◆ How to complete this task
With the string "constraint" as the filter, copy each matching line from the records.

** Records for processing follows **

--- config.mk ---
export PLATFORM = sky130hd
export DESIGN_NAME = seg7_scan_ctrl
export DESIGN_NICKNAME = d
export VERILOG_FILES = /design/src/rtl/seg7_pkg.sv /design/src/rtl/seg7_decode.sv /design/src/rtl/seg7_scan_ctrl.sv
export SDC_FILE = /design/constraint.sdc
export NUM_CORES = 1
export LEC_CHECK = 0
export BUFFER_PORTS_ARGS = -buffer_cell sky130_fd_sc_hd__buf_4
export CAP_MARGIN = 30
export CORE_UTILIZATION = 51
export CTS_BUF_LIST = sky130_fd_sc_hd__clkbuf_8
export DETAILED_ROUTE_END_ITERATION = 8
export GPL_ROUTABILITY_DRIVEN = 0
export PLACE_DENSITY = 0.7
export SYNTH_ARGS = -nofsm -noshare
export SYNTH_HDL_FRONTEND = slang
export SYNTH_HIERARCHICAL = 1
export SYNTH_SLANG_ARGS = --single-unit
--- constraint.sdc ---
create_clock -name in_clk -period 3.15 [get_ports in_clk]
set_input_delay 0.7875 -clock in_clk [delete_from_list [all_inputs] [get_ports in_clk]]
set_output_delay 0.7875 -clock in_clk [all_outputs]
set_load 0.05 [all_outputs]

** End of Records for processing **

◆ Answer box
export SDC_FILE = /design/constraint.sdc
--- constraint.sdc ---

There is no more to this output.